Hey guys, check out this proof that shows, using simple algebra, that 1 actually equals 2.
Assume: a = b
1.multiply both sides by a
a^2 = a*b
subtract b^2 from both sides
a^2-b^2 = a*b-b^2
apply the distributive law to both sides
(a+b)(a-b) = b(a-b)
divide both sides by (a-b)
(a+b) = b
substitute all a’s for b’s (remember, if a = b you can do this)/
a+a = a
regroup the two a’s in the left side, and rename it 2a
2a = a
divide both sides by a
2 = 1
My friend showed me this last year. I just remembered it and decided to share. Can anyone find the mistake? Try to find it yourself before seeking help from the responses or any help at all from that matter.
I have an interesting theory that might keep this thread open, but not relating to its name.
Is it possible to find the square route of a negative number, my mathematics teacher keeps telling us it’s impossible and the answer doesn’t exist, but something in the back of my mind keeps pushing it back into my thoughts. I need an answer!
And technically your teacher wasn’t lying i stands for imaginary, and imaginary number do no exist, instead they get substituted by the letter i for Algebraic purposes. Now you can go into class and show eerybody up!
In algebra, however, you can substitute i for a route of a negative number and then eventually when solving a equation or something it can “turn” back into a real number (I don’t know if that made sense). What I am trying to say is that imaginary numbers aren’t completely useless, though it has been awhile (about 2 years) since I’ve covered them in depth.
She also apparently said it was impossible. It is not. Imaginary numbers exist, they just don’t fall in to the sub-group ‘real numbers’. i is a number in the same way pi is a number, but it cannot be represented on a number line the way pi can, it requires a 2 dimensional Argand diagram.
Eh, you can see pi in action in front of your eyes (for those who didn’t know, pi is simply the amount of times you multiply the diameter by to get the circumference). To the extent of my knowledge, imaginary numbers cannot be seen in any way really.
Pi is an irrational number, not an imaginary number. Irrational and imaginary numbers are two completely different things.
Edit: but really, the keyword here is imaginary NUMBER, these are all numbers.
wow i am slightly confused now. I got the first thing, but 2 dimensional Argand diagrams? I was told that you can’t get the square route of a minus number so dont try, and I havent tried. Teachers aren’t that dumb (except from choosing to go back to school ), when it gets to teaching they usually know what theyre on about so just go with what they say.
Are you sure you’re teacher didn’t say, “don’t try this since you don’t know how to do this yet”? or something a long the lines of that.
Or even more likely “There is no REAL solution to this”. That would be true, there is only an imaginary solution. Perhaps that is what she meant. If she said it was impossible, and there is no way to deal with square routes of negative numbers, I would take away her teaching license, or if I was nice I would just make her teach Kindergarten.
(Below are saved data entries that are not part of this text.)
File: config.mk
export PLATFORM = sky130hd
export DESIGN_NAME = div_seq_addsub_flat
export DESIGN_NICKNAME = d
export VERILOG_FILES = /design/src/rtl/div_seq_addsub_if.sv /design/src/rtl/div_seq_addsub.sv /design/src/flat_wrapper.sv
export SDC_FILE = /design/constraint.sdc
export NUM_CORES = 1
export LEC_CHECK = 0
export ABC_CLOCK_PERIOD_IN_PS = 5400
export BUFFER_PORTS_ARGS = -buffer_cell sky130_fd_sc_hd__buf_2
export CELL_PAD_IN_SITES_DETAIL_PLACEMENT = 0
export CELL_PAD_IN_SITES_GLOBAL_PLACEMENT = 1
export CORE_UTILIZATION = 43
export DETAILED_ROUTE_END_ITERATION = 10
export PLACE_DENSITY_LB_ADDON = 0.1
export SLEW_MARGIN = 30
export SYNTH_ARGS = -nofsm -noshare
export SYNTH_HDL_FRONTEND = slang
export SYNTH_SLANG_ARGS = --single-unit
File: constraint.sdc
create_clock -name clk -period 5.4 [get_ports clk]
set_input_delay 0 -clock clk [delete_from_list [all_inputs] [get_ports clk]]
set_output_delay 0 -clock clk [all_outputs]
set_load 0.005 [all_outputs]
File: src/rtl/div_seq_addsub_if.sv
`default_nettype none
// ============================================================================
// Module      : div_seq_addsub_if
// Description : Pipeline handshake and shared add/sub port group of the
//               sequential RV32M divider.
// Revision    : 1.0 - initial release
// ============================================================================
interface div_seq_addsub_if #(
    parameter int XLEN = 32
);
    logic            start;
    logic [1:0]      op;
    logic [XLEN-1:0] dividend;
    logic [XLEN-1:0] divisor;
    logic            busy;
    logic            done;
    logic [XLEN-1:0] result;
    logic [XLEN-1:0] add_a;
    logic [XLEN-1:0] add_b;
    logic            add_sub;
    logic [XLEN-1:0] add_out;

    // Pipeline / adder side
    modport master (
        output start, op, dividend, divisor, add_out,
        input  busy, done, result, add_a, add_b, add_sub
    );

    // Divider side
    modport slave (
        input  start, op, dividend, divisor, add_out,
        output busy, done, result, add_a, add_b, add_sub
    );
endinterface
`default_nettype wire

File: src/rtl/div_seq_addsub.sv
`default_nettype none
// ============================================================================
// Module      : div_seq_addsub
// Description : Radix-2 restoring RV32M divider (DIV/DIVU/REM/REMU) that
//               borrows the shared EX-stage add/sub block every cycle.
// Revision    : 1.0 - initial release
// ============================================================================
module div_seq_addsub #(
    parameter int XLEN = 32
) (
    input  wire                clk,
    input  wire                rst,
    div_seq_addsub_if.slave    bus
);
    localparam int c_cnt_w = $clog2(XLEN);
    localparam logic [c_cnt_w-1:0] c_last = c_cnt_w'(XLEN - 1);

    typedef enum logic [1:0] {
        S_IDLE = 2'd0,
        S_RUN  = 2'd1,
        S_FIX  = 2'd2,
        S_DONE = 2'd3
    } state_t;

    state_t              r_state;
    state_t              w_state_nxt;
    logic [XLEN-1:0]     r_quo;
    logic [XLEN-1:0]     r_rem;
    logic [XLEN-1:0]     r_dvsr;
    logic [XLEN-1:0]     r_result;
    logic [c_cnt_w-1:0]  r_cnt;
    logic [1:0]          r_op;
    logic                r_neg_a;
    logic                r_neg_b;

    logic                w_in_neg_a;
    logic                w_in_neg_b;
    logic [XLEN-1:0]     w_abs_a;
    logic [XLEN-1:0]     w_abs_b;
    logic                w_div_zero;
    logic [XLEN-1:0]     w_run_a;
    logic                w_ge;
    logic [XLEN-1:0]     w_sel;
    logic                w_negate;
    logic [XLEN-1:0]     w_add_a;
    logic [XLEN-1:0]     w_add_b;
    logic                w_add_sub;

    // Operand magnitudes are formed in fabric; the shared adder is only used
    // for the iteration subtract and the final sign fix-up.
    assign w_in_neg_a = ~bus.op[0] & bus.dividend[XLEN-1];
    assign w_in_neg_b = ~bus.op[0] & bus.divisor[XLEN-1];
    assign w_abs_a    = w_in_neg_a ? -bus.dividend : bus.dividend;
    assign w_abs_b    = w_in_neg_b ? -bus.divisor  : bus.divisor;
    assign w_div_zero = (bus.divisor == '0);

    // r_rem[XLEN-1] is the bit shifted out of the partial remainder, i.e. its
    // bit XLEN; when set the subtract always fits and the wrapped sum is exact.
    assign w_run_a  = {r_rem[XLEN-2:0], r_quo[XLEN-1]};
    assign w_ge     = r_rem[XLEN-1] | (w_run_a >= r_dvsr);
    assign w_sel    = r_op[1] ? r_rem   : r_quo;
    assign w_negate = r_op[1] ? r_neg_a : (r_neg_a ^ r_neg_b);

    always_comb begin
        w_state_nxt = r_state;
        w_add_a     = '0;
        w_add_b     = '0;
        w_add_sub   = 1'b0;
        unique case (r_state)
            S_IDLE: begin
                if (bus.start) begin
                    w_state_nxt = w_div_zero ? S_DONE : S_RUN;
                end
            end
            S_RUN: begin
                w_add_a   = w_run_a;
                w_add_b   = r_dvsr;
                w_add_sub = 1'b1;
                if (r_cnt == c_last) begin
                    w_state_nxt = S_FIX;
                end
            end
            S_FIX: begin
                w_add_b     = w_sel;
                w_add_sub   = 1'b1;
                w_state_nxt = S_DONE;
            end
            S_DONE: begin
                w_state_nxt = S_IDLE;
            end
            default: begin
                w_state_nxt = S_IDLE;
            end
        endcase
    end

    always_ff @(posedge clk) begin
        if (rst) begin
            r_state  <= S_IDLE;
            r_quo    <= '0;
            r_rem    <= '0;
            r_dvsr   <= '0;
            r_result <= '0;
            r_cnt    <= '0;
            r_op     <= '0;
            r_neg_a  <= 1'b0;
            r_neg_b  <= 1'b0;
        end else begin
            r_state <= w_state_nxt;
            unique case (r_state)
                S_IDLE: begin
                    if (bus.start) begin
                        r_op    <= bus.op;
                        r_neg_a <= w_in_neg_a;
                        r_neg_b <= w_in_neg_b;
                        r_quo   <= w_abs_a;
                        r_rem   <= '0;
                        r_dvsr  <= w_abs_b;
                        r_cnt   <= '0;
                        if (w_div_zero) begin
                            r_result <= bus.op[1] ? bus.dividend : '1;
                        end
                    end
                end
                S_RUN: begin
                    r_rem <= w_ge ? bus.add_out : w_run_a;
                    r_quo <= {r_quo[XLEN-2:0], w_ge};
                    r_cnt <= r_cnt + 1'b1;
                end
                S_FIX: begin
                    r_result <= w_negate ? bus.add_out : w_sel;
                end
                default: begin
                end
            endcase
        end
    end

    assign bus.busy    = (r_state != S_IDLE);
    assign bus.done    = (r_state == S_DONE);
    assign bus.result  = r_result;
    assign bus.add_a   = w_add_a;
    assign bus.add_b   = w_add_b;
    assign bus.add_sub = w_add_sub;
endmodule
`default_nettype wire

File: src/flat_wrapper.sv
// flat-port wrapper written by rule: the top's interface ports become plain ports
module div_seq_addsub_flat 
#(
    parameter int XLEN = 32
)
  (clk, rst, bus_start, bus_op, bus_dividend, bus_divisor, bus_add_out, bus_busy, bus_done, bus_result, bus_add_a, bus_add_b, bus_add_sub);
  div_seq_addsub_if #(.XLEN(XLEN)) bus_i ();
  input  wire clk;
  input  wire rst;
  input wire logic [$bits(bus_i.start)-1:0] bus_start;
  input wire logic [$bits(bus_i.op)-1:0] bus_op;
  input wire logic [$bits(bus_i.dividend)-1:0] bus_dividend;
  input wire logic [$bits(bus_i.divisor)-1:0] bus_divisor;
  input wire logic [$bits(bus_i.add_out)-1:0] bus_add_out;
  output wire logic [$bits(bus_i.busy)-1:0] bus_busy;
  output wire logic [$bits(bus_i.done)-1:0] bus_done;
  output wire logic [$bits(bus_i.result)-1:0] bus_result;
  output wire logic [$bits(bus_i.add_a)-1:0] bus_add_a;
  output wire logic [$bits(bus_i.add_b)-1:0] bus_add_b;
  output wire logic [$bits(bus_i.add_sub)-1:0] bus_add_sub;
  assign bus_i.start = bus_start;
  assign bus_i.op = bus_op;
  assign bus_i.dividend = bus_dividend;
  assign bus_i.divisor = bus_divisor;
  assign bus_i.add_out = bus_add_out;
  assign bus_busy = bus_i.busy;
  assign bus_done = bus_i.done;
  assign bus_result = bus_i.result;
  assign bus_add_a = bus_i.add_a;
  assign bus_add_b = bus_i.add_b;
  assign bus_add_sub = bus_i.add_sub;
  div_seq_addsub #(.XLEN(XLEN)) u_core (.clk(clk), .rst(rst), .bus(bus_i));
endmodule
==> results.yml, run 1 <==
outcome:
  status: "finished clean"
floorplanning:
  row_count: 53
  ios: 200
  initial_utilization_pct: 43.94
  fp.dieH_um: 148.8
  core_area_mm2: 0.02109
  dieArea_mm2: 0.02214
  die_w_um: 148.8
logic_synthesis:
  ys_top_cells_by_area: "dfxtp_1, nand2_1, ha_1"
  ys_ff_latch: 138
  syn_inst: 1199
  synth_warnings: 0
  synth_area_mm2: 0.009265
  yosysSeqAreaShare_pct: 29.82
  synthArstFlopShare_pct: 0
  synth-edff-count: 0
  synth_top_flop_cell: "dfxtp_1"
  synthDistinctLibCells: 53
  postSynthAreaPerCell_um2: 7.727
  syn_nets: 1340
  synth_top_cell_area_share_pct: 29.82
  yosysTopAreaCell: "dfxtp_1"
worst_setup_path:
  critPathSlowestCell: "o21ai_0"
  critical-path-max-stage-delay_ns: 0.66
  critPathKind: "flip-flop to flip-flop"
  crit_path_cell_trace: "inv_1, ha_2, buf_4, clkinv_1, o21ai_0, nor2_2, buf_4, a32oi_1, nand3_1"
  critical_path.max_fanout: 69
  start_kind: "flip-flop"
  r2r_slack_ns: 2.17
  crit_top_cell: "buf_4"
  critical_path_buf_inv_count: 4
  worstSetupStartpoint: "u_core.r_state[1]"
  worstPathArrival_ns: 3.53
  r2r-start: "u_core.r_state[1]"
  crit_family: "buffers and inverters"
  required_ns: 5.71
  cp-end-kind: "flip-flop"
clocking:
  worstSkewPairLatency_ns: 0.43
  cts_tree: "built"
  clockBufferDepth: 2
  cts_setup_buffers: 0
  cts_resized: 0
  postCtsHoldBufs: 62
  clk_pin_slew_ns: 0.06
  ctsRootBufferMaster: "clkbuf_16"
  cts_sinks: 138
  cts_buffers: 17
  htreeDepth: 4
finish:
  final_nets: 1538
  drive_gt1_share_pct: 21.36
  finalInstanceArea_mm2: 0.01168
  final_common_cell: "buf_2"
  final_cell_mix: "buf_2, dfxtp_1, nand2_1"
  finalNonFillerCells: 1684
  num_antenna_cells: 0
  area_delta_synth_final_pct: 26.04
power_and_ir_drop:
  p_leak_nw: 4.730
  peakVddDrop_v: 0.0003607
  power.density_mw_per_mm2: 372.4
drt:
  drc: 0
  avgViaCountPerCell: 5.939
  wl_per_cell_um: 19.91
  drt_wl_total_mm: 33.52
  firstDrtPassIters: 8
  drt-initial-drc-count: 835
  vias: 10000
  ant_nets: 0
global_routing:
  first_global_vias: 9271
  grt_pass1_wl_mm: 51.76
  grt_overflow_total: 0
  antenna_found_initial: 0
  grt_max_degree: 72
  track_usage_pct: 30.16
sta:
  skew_ns: 0.01089
  rsz0062_at_grt: "false"
  tns_ns: 0
  fin_crit_sh_pct: 59.73
  setup_viol: 0
  worst_slew_pin_slew_ns: 0.8976
  relSlewSlack_pct: 39.61
  fmax_ghz: 0.3100
  finalHoldViolCount: 0
  holdWs_ns: 0.006642
  fin_crit_ns: 3.226
  slew_violations: 0
flow_run:
  max_cap_violations: 0
placement:
  hpwl_mm: 23.38
  dp.cells: 1591
  placed_area_mm2: 0.01041
  place.port_buffers: 199
  globalplace.congestion: 0.8670
min_path:
  hold_start: "bus_dividend[22]"
  hold_path_class: "primary input to flip-flop"
[cells in the mapped netlist, types with 7 or more instances]
master,n
nor2_1,116
nor3_1,19
clkbuf_1,91
ha_1,40
nand4_1,37
nand2_1,135
a32oi_1,31
a22oi_1,37
a222oi_1,25
xnor2_1,21
or3_1,12
o31ai_1,8
buf_1,7
inv_1,46
a21oi_1,75
a211oi_1,24
nand3_1,66
a31oi_1,7
xor2_1,38
dfxtp_1,138
o21ai_0,28
and2_1,33
nor2b_1,37
nor4_1,7
a311o_1,32
mux2_2,31
[worst paths after layout]
check,cells after the start,endpoint
min reg2reg,2,u_core.bus.result[16]
max reg2reg,9,u_core.r_rem[12]
max,9,u_core.r_rem[12]
min,4,u_core.bus.result[22]
[registers in the layout, summed over array words and instances, names as in the netlist]
name / count
u_core.r_dvsr: 32
u_core.r_cnt: 5
u_core.r_state: 2
u_core.bus.result: 32
u_core.r_rem: 32
u_core.r_quo: 32
u_core.r_neg_b: 1
u_core.r_neg_a: 1
u_core.r_op: 1
[worst min-delay path: stages]
cell and delay (ns):
buf_2 0.13, nor2_1 0.10, a311o_1 0.11, a21oi_1 0.06
[metrics by stage]
stage	worst slack [ns]	util (%)	total power, mW
finish	2.174	55.38	4.349
detailed placement	2.185	49.35	3.024
global route	1.772	55.38	4.594
floorplan	3.059	-	2.451
global placement	2.311	49.30	3.015
CTS	2.176	55.29	4.338
[cell families after synthesis]
kind of cell               share of synthesized area [%]
and+or+nand+nor                                    25.28
xor gates and xnor gates                           5.577
DFF                                                29.82
buffers and inverters                              6.239
adders and majority gates                          5.402
AOI/OAI and AO/OA                                  23.92
muxes                                              3.768
[layout make-up]
cell class	instances	area [um^2]
fill	2070	9410
multi-input combinational	913	6001
sequential	138	2763
timing repair buffer	280	1762
clock buffer	19	432.9
tap	275	344.1
clock inverter	12	198.9
inverter	47	176.4
[metal layers]
metal | track usage, % | part of all wire [%] | up-vias
met3 | 3.272 | 6.2 | 53
met5 | 0 | 0 | -
li1 | - | - | 4818
met4 | 10.26 | 2.3 | 0
met1 | 41.90 | 45 | 4743
met2 | 48.46 | 46 | 387
[power breakdown]
group,switching [mW],internal (mW)
Clock,0.466,0.816
Sequential,0.193,1.22
Combinational,1.03,0.616
Power figures use the tool's default switching activity.
==> run 2: changes to the inputs <==
--- a/config.mk
+++ b/config.mk
@@ -5,11 +5,12 @@
 export SDC_FILE = /design/constraint.sdc
 export NUM_CORES = 1
 export LEC_CHECK = 0
-export ABC_CLOCK_PERIOD_IN_PS = 5400
+export ABC_AREA = 1
+export ABC_CLOCK_PERIOD_IN_PS = 2850
 export BUFFER_PORTS_ARGS = -buffer_cell sky130_fd_sc_hd__buf_2
 export CELL_PAD_IN_SITES_DETAIL_PLACEMENT = 0
 export CELL_PAD_IN_SITES_GLOBAL_PLACEMENT = 1
-export CORE_UTILIZATION = 43
+export CORE_UTILIZATION = 35
 export DETAILED_ROUTE_END_ITERATION = 10
 export PLACE_DENSITY_LB_ADDON = 0.1
 export SLEW_MARGIN = 30
==> constraint.sdc (replaced) <==
create_clock -name clk -period 2.85 [get_ports clk]
set_input_delay 0 -clock clk [delete_from_list [all_inputs] [get_ports clk]]
set_output_delay 0 -clock clk [all_outputs]
set_load 0.005 [all_outputs]
==> run 2 against run 1 <==
  * Via count increased by 18%
  * Non-clock buffer count rose by 37
  * Die area up 33%
  * Register-to-register slack worse by 2.0 ns
  * Fmax up 21%
  * Synthesized area is 8.3% higher
  * Routed wire length increased by 19%
  * Utilization down 9.4 points
  * Final cell count increased by 36%
  * Cell area increased by 10%
  * Critical endpoint is now u_core.r_rem[30]
  * Largest power group unchanged
==> results.yml, run 2 <==
sta:
  fin_crit_sh_pct: 93.81
  setup_viol: 0
  fmax_ghz: 0.3740
  relSlewSlack_pct: 36.84
  holdWs_ns: 0.005176
  tns_ns: 0
  fin_crit_ns: 2.674
  slew_violations: 0
  rsz0062_at_grt: "false"
  skew_ns: 0.01312
  worst_slew_pin_slew_ns: 0.9475
  finalHoldViolCount: 0
logic_synthesis:
  postSynthAreaPerCell_um2: 6.084
  syn_inst: 1649
  yosysSeqAreaShare_pct: 27.54
  syn_nets: 1790
  ys_top_cells_by_area: "dfxtp_1, nand2_1, inv_1"
  synthArstFlopShare_pct: 0
  ys_top_cells_by_count: "nand2_1, inv_1, a21oi_1"
  synth_top_flop_cell: "dfxtp_1"
  ys_ff_latch: 138
  yosysTopAreaCell: "dfxtp_1"
  synthDistinctLibCells: 45
  synth_top_cell_area_share_pct: 27.54
  synth_warnings: 0
  synth_most_common_cell: "nand2_1"
  synth_area_mm2: 0.01003
  synth-edff-count: 0
drt:
  avgViaCountPerCell: 5.153
  drt-initial-drc-count: 897
  highest_layer: "met4"
  drc: 0
  drt_wl_total_mm: 39.85
  wl_per_cell_um: 17.46
  wl_met1_mm: 17.24
  ant_nets: 0
  wl_met3_mm: 1.586
  wl_met2_mm: 19.89
  vias: 11760
  firstDrtPassIters: 7
floorplanning:
  row_count: 61
  die_w_um: 171.3
  core_area_mm2: 0.02801
  ios: 200
  initial_utilization_pct: 35.82
  dieArea_mm2: 0.02934
  fp.dieH_um: 171.3
power_and_ir_drop:
  power.density_mw_per_mm2: 691.4
  p_leak_nw: 5.950
  peakVddDrop_v: 0.0004681
outcome:
  status: "finished clean"
placement:
  dp.cells: 2164
  placed_area_mm2: 0.01137
  globalplace.congestion: 0.9014
  place.port_buffers: 199
  hpwl_mm: 29.58
finish:
  final_nets: 2031
  finalInstanceArea_mm2: 0.01287
  finalNonFillerCells: 2282
  drive_gt1_share_pct: 16.34
  final_cell_mix: "nand2_1, inv_1, buf_2"
  area_delta_synth_final_pct: 28.34
  final_common_cell: "nand2_1"
  fill_cells: 3076
  finish.utilization_pct: 45.96
flow_run:
  max_cap_violations: 0
global_routing:
  grt_pass1_wl_mm: 60.81
  grt_max_degree: 81
  track_usage_pct: 27.20
  antenna_found_initial: 0
  first_global_vias: 11120
  grt_overflow_total: 0
worst_setup_path:
  worstSetupStartpoint: "u_core.r_dvsr[31]"
  critPathKind: "flip-flop to flip-flop"
  start_kind: "flip-flop"
  r2r-start: "u_core.r_dvsr[31]"
  worstPathArrival_ns: 2.99
  crit_path_cell_trace: "inv_1, ha_1, a211o_1, nand3b_4, nor2_4, buf_6, nand3_1, nand3_1, a21oi_1, dlygate4sd3_1"
  critPathSlowestCell: "dlygate4sd3_1"
  crit_family: "buffers and inverters"
  critical_path_buf_inv_count: 3
  critical_path.max_fanout: 32
  required_ns: 3.17
  cp-end-kind: "flip-flop"
  critical-path-max-stage-delay_ns: 0.59
  crit_top_cell: "nand3_1"
clocking:
  clk_pin_slew_ns: 0.07
  cts_sinks: 138
  clockBufferDepth: 2
  ctsRootBufferMaster: "clkbuf_16"
  htreeDepth: 4
  cts_buffers: 17
  worstSkewPairLatency_ns: 0.44
  cts_tree: "built"
min_path:
  hold_path_class: "primary input to flip-flop"
  hold_start: "bus_dividend[12]"
run 2: changes by cell type in the layout (fill, tap and decap cells not counted), sizes merged, moves of 31 or more:
cell and delta:
a311o -32, nand3 +89, mux2 -31, inv +199
nor2b -37, a22oi -37, nand2 +356, nor2 -36
o21ai +65, a21oi +86, and2 -33
run 2: cell type report:
cell class	instances	area, um^2	area share [%]
Multi-Input combinational cell	1172	5953	46.24
Sequential cell	138	2763	21.46
Timing Repair Buffer	317	2157	16.75
Inverter	244	915.9	7.114
Tap cell	378	473.0	3.673
Clock buffer	18	439.2	3.411
Clock inverter	14	171.4	1.331
Antenna cell	1	2.502	0.01944
run 2: metal layers:
layer  vias up  track usage, %
li1       5858               -
met3        65           3.221
met5         -               0
met1      5501           33.69
met2       336           48.09
met4         0           10.02
run 2: worst paths after layout:
path / to / slack (ns) / cells past startpoint
max: u_core.r_rem[30] / 0.18 / 10
min: u_core.r_quo[12] / 0.005 / 4
max reg2reg: u_core.r_rem[30] / 0.18 / 10
min reg2reg: u_core.bus.result[22] / 0.46 / 2
run 2: tightest hold or removal path, stage by stage:
cell	delay [ns]
buf_2	0.12
nand3_1	0.08
a31oi_1	0.09
nor2_1	0.11
run 2: metrics by stage:
step / power [mW] / worst slack, ns
2_1_floorplan: 5.116 / 1.008
3_3_place_gp: 6.434 / 0.5138
3_5_place_dp: 6.443 / 0.5153
4_1_cts: 8.911 / 0.03398
5_1_grt: 9.559 / 0.02725
6_report: 8.901 / 0.1763
run 2: logic make-up after synthesis:
family	count (synthesis)	share of synthesized area, %
AND/OR/NAND/NOR	768	32.86
XOR/XNOR	20	1.746
AO/OA/AOI/OAI	344	19.46
adder cells (fa/ha/maj)	40	4.989
flip-flops	138	27.54
buffers and inverters	339	13.41
run 2: what timing repair did:
item                                   CTS  global route
setup buffers                            0             0
endpoints found under the hold margin   84             0
hold buffers                            84             0
setup endpoints to repair                0             1
resized for setup                        0             8
run 2: power breakdown:
group	total, mW	internal [mW]	switching, mW
Clock	2.36	1.40	0.959
Sequential	2.56	2.30	0.261
Combinational	3.98	1.28	2.70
Put yourself in your teacher’s shoes. She/He probably very well knows that you can find the square root of a negative using i. She also knows that normal square roots are a hard concept to teach and if she starts throwing out imaginary numbers NOW, a few years before you normally learn them, the students will just get more confused.
Sometimes it’s easier to say you can’t do it than say “well, you can, but that’s super complicated and you’ll learn it later.” A lot of kids won’t accept that answer and it will just screw the whole class up.
I would just not mention them at all, but if someone asked tell them to come up later and that you’ll explain it. That way the whole class doesn’t get gunked up. Too much information at once is a recipe for failure when teaching math.
whether you see a number infront of your eyes or not makes no difference to whether it exists or not. Everytime i analyse an electronic circuit i see imaginary numers everywhere.
I used pi as an example of a common algebraic representation of a number. I could have used x where x=2 but it would have required more explanation. The fact that pi is irrational has precisely nothig to do with my argument, it was simply a number that you can spot on a number line, somewhere between 3 and 4.